**Exercise instructions:** Locate the string "instances" in the listing below. Copy every line where it is found.

---+---

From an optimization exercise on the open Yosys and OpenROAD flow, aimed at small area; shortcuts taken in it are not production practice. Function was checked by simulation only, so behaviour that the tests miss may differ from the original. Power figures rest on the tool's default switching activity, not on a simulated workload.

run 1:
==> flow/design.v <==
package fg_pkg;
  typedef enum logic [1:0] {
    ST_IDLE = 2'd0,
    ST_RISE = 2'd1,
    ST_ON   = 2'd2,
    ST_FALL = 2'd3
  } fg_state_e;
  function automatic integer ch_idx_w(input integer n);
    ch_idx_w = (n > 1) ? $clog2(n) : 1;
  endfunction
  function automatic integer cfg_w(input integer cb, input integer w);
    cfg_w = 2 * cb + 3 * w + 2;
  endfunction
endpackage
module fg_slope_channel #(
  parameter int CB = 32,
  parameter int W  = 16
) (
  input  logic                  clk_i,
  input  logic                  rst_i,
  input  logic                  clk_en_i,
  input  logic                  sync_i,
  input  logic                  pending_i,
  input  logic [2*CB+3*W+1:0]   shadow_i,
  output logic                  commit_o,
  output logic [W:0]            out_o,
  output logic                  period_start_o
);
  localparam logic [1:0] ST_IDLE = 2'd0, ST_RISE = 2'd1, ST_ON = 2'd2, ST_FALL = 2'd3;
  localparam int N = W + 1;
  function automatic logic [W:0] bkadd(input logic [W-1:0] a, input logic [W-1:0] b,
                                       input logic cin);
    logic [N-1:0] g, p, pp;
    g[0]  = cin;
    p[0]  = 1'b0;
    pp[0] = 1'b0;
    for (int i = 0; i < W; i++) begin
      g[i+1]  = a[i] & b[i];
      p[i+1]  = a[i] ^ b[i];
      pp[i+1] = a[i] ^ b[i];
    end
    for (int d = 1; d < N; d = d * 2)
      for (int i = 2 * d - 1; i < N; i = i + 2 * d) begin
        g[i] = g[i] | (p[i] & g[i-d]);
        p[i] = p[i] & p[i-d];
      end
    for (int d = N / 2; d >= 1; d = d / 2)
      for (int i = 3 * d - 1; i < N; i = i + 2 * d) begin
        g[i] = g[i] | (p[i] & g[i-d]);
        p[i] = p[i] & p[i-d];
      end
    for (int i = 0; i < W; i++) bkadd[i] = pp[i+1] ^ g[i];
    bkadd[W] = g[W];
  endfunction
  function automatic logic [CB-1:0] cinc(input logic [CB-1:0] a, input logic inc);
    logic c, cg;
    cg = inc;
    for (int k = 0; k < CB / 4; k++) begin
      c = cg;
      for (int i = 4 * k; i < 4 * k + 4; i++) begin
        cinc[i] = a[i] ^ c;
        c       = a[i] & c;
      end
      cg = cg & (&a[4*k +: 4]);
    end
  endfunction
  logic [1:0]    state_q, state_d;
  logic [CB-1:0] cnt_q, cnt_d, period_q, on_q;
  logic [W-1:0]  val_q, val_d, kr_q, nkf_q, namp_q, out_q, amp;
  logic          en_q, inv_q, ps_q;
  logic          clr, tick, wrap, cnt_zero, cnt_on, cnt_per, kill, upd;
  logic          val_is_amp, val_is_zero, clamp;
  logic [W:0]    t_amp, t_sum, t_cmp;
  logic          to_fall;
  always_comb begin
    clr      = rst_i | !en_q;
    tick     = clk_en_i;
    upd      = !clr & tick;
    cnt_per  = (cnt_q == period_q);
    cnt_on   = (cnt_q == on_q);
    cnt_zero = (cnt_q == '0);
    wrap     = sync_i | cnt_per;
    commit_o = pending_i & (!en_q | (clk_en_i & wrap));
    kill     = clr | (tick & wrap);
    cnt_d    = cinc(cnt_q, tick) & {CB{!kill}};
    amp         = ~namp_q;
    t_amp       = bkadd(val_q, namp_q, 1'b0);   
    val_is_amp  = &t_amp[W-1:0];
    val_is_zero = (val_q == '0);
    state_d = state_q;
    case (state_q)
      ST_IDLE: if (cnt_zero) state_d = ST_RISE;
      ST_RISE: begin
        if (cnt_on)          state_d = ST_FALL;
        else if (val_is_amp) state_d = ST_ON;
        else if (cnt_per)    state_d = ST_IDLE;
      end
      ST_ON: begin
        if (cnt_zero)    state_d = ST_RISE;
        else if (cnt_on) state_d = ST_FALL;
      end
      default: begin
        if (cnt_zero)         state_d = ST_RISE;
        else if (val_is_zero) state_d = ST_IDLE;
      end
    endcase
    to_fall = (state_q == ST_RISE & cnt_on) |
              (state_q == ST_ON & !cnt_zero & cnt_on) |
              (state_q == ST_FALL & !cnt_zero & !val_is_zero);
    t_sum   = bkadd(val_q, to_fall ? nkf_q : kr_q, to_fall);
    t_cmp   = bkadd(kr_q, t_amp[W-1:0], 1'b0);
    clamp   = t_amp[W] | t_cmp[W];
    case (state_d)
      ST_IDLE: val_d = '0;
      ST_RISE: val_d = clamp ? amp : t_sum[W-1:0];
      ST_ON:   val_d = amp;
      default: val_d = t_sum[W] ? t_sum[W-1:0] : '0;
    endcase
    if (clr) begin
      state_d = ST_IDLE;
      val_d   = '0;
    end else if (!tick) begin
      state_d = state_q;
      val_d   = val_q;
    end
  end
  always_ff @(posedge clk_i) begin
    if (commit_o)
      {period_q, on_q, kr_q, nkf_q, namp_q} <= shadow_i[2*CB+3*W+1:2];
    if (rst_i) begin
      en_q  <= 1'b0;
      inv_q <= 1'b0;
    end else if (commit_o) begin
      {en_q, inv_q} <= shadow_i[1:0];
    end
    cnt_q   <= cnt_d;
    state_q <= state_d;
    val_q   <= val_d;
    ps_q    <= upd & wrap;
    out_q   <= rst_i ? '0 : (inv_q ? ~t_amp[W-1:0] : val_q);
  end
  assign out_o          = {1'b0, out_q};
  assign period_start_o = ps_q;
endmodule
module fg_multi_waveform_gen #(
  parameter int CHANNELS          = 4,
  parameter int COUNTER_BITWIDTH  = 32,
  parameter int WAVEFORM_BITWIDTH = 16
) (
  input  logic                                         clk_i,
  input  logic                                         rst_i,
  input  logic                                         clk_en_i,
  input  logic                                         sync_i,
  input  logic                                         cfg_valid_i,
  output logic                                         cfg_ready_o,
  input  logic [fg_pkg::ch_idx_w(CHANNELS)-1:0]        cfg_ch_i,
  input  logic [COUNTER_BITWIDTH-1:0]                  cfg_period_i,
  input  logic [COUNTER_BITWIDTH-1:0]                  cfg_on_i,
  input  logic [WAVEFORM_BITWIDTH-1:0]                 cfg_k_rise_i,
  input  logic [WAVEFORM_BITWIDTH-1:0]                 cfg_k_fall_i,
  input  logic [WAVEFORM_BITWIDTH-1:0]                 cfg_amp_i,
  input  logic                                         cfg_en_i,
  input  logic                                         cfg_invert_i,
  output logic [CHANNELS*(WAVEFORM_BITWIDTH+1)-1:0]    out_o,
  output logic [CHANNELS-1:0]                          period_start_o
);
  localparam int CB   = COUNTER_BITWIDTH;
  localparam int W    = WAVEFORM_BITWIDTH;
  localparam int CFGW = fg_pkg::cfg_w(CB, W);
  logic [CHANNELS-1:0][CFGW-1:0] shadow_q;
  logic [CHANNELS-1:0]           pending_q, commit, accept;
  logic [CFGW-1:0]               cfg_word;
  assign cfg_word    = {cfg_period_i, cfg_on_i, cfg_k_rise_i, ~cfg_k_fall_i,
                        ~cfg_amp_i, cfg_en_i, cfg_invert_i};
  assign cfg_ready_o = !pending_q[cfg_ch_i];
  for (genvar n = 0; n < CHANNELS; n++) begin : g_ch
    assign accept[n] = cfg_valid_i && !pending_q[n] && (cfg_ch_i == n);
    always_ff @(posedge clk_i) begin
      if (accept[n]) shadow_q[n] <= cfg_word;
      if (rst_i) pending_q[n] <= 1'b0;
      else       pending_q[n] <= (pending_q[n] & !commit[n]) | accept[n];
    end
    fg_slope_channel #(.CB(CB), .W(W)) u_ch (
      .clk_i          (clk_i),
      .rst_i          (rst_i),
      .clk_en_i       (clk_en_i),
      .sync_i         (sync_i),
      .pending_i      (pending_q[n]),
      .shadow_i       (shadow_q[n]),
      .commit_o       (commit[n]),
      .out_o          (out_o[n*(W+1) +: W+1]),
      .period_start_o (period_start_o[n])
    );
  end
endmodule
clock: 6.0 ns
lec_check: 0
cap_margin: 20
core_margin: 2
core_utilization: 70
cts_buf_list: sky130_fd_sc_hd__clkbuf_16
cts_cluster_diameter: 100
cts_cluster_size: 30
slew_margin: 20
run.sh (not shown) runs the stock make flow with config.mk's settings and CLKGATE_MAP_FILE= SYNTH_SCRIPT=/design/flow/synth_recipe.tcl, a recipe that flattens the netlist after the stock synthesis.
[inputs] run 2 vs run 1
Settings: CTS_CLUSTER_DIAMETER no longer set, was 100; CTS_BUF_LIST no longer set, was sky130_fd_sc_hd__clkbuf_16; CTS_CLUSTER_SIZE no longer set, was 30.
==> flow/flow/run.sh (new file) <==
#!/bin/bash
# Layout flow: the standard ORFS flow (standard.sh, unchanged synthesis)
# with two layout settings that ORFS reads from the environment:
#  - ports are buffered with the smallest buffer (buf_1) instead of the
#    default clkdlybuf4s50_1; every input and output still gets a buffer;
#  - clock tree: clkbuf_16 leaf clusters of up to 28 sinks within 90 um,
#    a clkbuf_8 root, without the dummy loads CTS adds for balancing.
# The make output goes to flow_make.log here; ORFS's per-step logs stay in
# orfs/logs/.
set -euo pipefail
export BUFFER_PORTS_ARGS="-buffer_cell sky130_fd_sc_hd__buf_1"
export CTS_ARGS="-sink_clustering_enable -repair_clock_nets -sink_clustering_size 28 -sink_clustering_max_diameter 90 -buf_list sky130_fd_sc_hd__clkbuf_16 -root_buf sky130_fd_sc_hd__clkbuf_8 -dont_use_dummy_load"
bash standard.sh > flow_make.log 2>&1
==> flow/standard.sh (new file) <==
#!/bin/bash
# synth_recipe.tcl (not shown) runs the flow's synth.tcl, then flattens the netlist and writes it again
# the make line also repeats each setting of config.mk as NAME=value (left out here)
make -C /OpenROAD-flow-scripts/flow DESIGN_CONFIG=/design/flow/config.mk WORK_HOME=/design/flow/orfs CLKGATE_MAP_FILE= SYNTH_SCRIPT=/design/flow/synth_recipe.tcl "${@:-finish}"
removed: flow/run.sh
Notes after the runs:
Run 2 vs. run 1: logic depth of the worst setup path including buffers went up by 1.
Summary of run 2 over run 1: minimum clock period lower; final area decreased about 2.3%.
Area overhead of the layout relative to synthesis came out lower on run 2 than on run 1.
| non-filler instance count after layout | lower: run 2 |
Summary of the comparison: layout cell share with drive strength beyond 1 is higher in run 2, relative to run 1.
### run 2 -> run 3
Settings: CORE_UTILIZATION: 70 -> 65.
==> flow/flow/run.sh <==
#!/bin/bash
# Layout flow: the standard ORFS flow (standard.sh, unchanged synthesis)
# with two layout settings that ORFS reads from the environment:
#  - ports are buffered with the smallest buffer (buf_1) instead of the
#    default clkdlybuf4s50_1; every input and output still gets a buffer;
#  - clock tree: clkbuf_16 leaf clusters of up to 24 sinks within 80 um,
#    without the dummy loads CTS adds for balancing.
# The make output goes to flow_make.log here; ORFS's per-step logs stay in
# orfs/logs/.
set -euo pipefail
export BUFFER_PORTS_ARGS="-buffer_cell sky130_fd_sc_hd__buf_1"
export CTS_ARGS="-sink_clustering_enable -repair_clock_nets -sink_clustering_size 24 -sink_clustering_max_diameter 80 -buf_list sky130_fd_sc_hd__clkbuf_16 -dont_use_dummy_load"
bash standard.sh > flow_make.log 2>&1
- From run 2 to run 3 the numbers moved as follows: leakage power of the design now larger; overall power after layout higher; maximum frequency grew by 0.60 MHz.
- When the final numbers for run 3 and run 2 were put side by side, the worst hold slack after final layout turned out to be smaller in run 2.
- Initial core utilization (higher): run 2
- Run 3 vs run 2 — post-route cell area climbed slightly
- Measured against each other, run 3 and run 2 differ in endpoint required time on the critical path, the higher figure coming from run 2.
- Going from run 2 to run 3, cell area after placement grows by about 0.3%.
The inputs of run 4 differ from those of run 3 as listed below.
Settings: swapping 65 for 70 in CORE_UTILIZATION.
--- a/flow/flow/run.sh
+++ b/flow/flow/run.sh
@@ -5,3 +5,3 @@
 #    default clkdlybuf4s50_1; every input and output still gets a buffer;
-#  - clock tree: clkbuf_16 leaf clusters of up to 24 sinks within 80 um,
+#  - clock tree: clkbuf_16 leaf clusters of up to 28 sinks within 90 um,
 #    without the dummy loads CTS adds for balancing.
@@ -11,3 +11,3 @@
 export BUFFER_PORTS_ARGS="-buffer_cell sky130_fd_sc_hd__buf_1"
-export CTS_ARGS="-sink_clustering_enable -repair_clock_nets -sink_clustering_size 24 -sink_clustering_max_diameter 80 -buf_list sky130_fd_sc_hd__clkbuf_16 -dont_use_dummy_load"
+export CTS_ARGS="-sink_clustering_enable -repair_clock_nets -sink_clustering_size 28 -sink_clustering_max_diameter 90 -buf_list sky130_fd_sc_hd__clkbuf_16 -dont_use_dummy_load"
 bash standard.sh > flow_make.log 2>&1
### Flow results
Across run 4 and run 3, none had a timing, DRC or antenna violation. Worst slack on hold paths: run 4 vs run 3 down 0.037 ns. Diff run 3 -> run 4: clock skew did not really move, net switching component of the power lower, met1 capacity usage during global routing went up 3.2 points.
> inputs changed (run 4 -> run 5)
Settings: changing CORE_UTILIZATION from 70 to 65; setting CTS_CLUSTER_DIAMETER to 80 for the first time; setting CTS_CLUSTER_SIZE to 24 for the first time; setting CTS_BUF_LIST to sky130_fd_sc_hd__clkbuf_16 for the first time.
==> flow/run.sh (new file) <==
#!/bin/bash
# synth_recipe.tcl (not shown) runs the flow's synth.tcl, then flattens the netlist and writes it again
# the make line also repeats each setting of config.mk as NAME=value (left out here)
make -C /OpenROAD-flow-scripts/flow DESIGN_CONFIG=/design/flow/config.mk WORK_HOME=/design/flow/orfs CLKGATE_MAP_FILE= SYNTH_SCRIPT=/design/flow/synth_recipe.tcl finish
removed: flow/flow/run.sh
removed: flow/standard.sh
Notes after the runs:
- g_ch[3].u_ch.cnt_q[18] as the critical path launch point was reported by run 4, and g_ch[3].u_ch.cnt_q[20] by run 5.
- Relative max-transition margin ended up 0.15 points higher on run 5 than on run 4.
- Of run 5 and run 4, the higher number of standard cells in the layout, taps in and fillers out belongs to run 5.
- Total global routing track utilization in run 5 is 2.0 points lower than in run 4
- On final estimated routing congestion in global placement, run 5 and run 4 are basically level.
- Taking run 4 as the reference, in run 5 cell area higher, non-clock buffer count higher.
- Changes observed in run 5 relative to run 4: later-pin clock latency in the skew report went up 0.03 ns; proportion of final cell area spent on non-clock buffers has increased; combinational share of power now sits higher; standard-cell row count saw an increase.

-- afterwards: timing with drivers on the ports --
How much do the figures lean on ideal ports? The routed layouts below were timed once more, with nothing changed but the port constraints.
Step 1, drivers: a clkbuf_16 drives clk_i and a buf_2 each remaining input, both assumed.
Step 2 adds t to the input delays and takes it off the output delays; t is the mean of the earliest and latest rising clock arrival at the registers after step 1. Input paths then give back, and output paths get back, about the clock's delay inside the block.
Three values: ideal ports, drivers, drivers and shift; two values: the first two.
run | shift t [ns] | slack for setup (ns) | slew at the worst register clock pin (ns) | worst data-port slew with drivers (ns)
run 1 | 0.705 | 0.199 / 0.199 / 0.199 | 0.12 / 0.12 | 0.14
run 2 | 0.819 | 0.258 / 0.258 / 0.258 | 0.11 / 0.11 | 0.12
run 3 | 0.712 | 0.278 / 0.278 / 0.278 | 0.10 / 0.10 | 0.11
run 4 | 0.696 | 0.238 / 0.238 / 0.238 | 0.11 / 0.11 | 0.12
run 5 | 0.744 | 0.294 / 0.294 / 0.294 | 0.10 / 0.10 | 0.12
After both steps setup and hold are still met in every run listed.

---+---

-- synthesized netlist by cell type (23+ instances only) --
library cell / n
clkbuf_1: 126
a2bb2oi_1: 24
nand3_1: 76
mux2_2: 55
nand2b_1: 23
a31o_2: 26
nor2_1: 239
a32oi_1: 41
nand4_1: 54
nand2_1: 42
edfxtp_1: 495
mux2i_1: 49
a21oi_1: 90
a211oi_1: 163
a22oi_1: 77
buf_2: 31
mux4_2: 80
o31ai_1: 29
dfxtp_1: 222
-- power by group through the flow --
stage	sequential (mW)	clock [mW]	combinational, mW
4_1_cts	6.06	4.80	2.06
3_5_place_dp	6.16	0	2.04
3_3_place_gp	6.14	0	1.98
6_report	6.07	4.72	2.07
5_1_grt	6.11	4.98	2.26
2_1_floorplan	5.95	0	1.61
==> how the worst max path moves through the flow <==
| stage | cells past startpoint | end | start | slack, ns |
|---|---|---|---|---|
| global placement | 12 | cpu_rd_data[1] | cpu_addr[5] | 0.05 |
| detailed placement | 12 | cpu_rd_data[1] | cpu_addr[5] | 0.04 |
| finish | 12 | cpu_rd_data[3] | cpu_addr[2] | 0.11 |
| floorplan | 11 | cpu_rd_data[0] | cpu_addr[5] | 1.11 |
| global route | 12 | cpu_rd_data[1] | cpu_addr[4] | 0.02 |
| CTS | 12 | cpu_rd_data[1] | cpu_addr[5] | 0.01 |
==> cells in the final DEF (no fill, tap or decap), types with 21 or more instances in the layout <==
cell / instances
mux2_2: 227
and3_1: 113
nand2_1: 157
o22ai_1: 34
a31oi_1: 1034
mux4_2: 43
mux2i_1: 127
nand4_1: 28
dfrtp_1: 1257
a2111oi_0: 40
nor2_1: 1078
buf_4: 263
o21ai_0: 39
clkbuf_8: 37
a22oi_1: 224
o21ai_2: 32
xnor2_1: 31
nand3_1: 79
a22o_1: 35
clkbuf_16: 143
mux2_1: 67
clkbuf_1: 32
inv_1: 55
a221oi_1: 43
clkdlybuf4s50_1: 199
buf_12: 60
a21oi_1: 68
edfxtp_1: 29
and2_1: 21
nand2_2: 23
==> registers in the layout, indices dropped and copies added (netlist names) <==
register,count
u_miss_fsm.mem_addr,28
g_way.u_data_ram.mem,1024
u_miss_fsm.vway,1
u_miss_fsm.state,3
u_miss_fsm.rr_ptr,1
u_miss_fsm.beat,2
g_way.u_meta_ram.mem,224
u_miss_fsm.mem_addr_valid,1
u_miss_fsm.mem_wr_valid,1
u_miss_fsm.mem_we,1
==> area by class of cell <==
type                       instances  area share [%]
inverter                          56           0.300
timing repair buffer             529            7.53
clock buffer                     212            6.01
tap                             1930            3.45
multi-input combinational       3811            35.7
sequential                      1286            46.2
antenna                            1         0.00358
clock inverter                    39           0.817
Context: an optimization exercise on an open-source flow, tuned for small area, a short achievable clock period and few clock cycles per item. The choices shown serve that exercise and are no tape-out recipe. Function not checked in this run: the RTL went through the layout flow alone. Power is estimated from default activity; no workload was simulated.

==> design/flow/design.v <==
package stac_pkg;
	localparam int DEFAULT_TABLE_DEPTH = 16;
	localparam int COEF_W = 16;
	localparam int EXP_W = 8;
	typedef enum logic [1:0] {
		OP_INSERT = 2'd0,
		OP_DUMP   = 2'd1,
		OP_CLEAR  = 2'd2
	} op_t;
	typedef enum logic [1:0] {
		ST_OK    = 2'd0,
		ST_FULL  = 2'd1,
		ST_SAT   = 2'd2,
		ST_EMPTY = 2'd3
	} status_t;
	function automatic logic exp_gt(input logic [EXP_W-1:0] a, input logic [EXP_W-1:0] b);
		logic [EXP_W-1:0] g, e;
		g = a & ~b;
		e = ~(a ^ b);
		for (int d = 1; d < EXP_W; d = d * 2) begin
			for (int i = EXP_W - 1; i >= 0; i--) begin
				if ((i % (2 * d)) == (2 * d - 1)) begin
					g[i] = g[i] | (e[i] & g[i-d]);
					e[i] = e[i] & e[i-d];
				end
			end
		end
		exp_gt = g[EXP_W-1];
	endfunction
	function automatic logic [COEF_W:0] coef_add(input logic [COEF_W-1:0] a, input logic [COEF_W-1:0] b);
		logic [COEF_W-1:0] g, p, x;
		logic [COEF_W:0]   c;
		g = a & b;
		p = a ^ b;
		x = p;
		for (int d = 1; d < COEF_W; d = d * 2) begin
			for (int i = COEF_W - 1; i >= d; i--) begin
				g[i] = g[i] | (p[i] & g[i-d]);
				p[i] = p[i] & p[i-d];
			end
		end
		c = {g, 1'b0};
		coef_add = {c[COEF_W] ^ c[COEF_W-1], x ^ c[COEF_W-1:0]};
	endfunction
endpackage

---+---

**Written response:**
-- synthesized netlist by cell type (23+ instances only) --
==> cells in the final DEF (no fill, tap or decap), types with 21 or more instances in the layout <==
cell / instances
type                       instances  area share [%]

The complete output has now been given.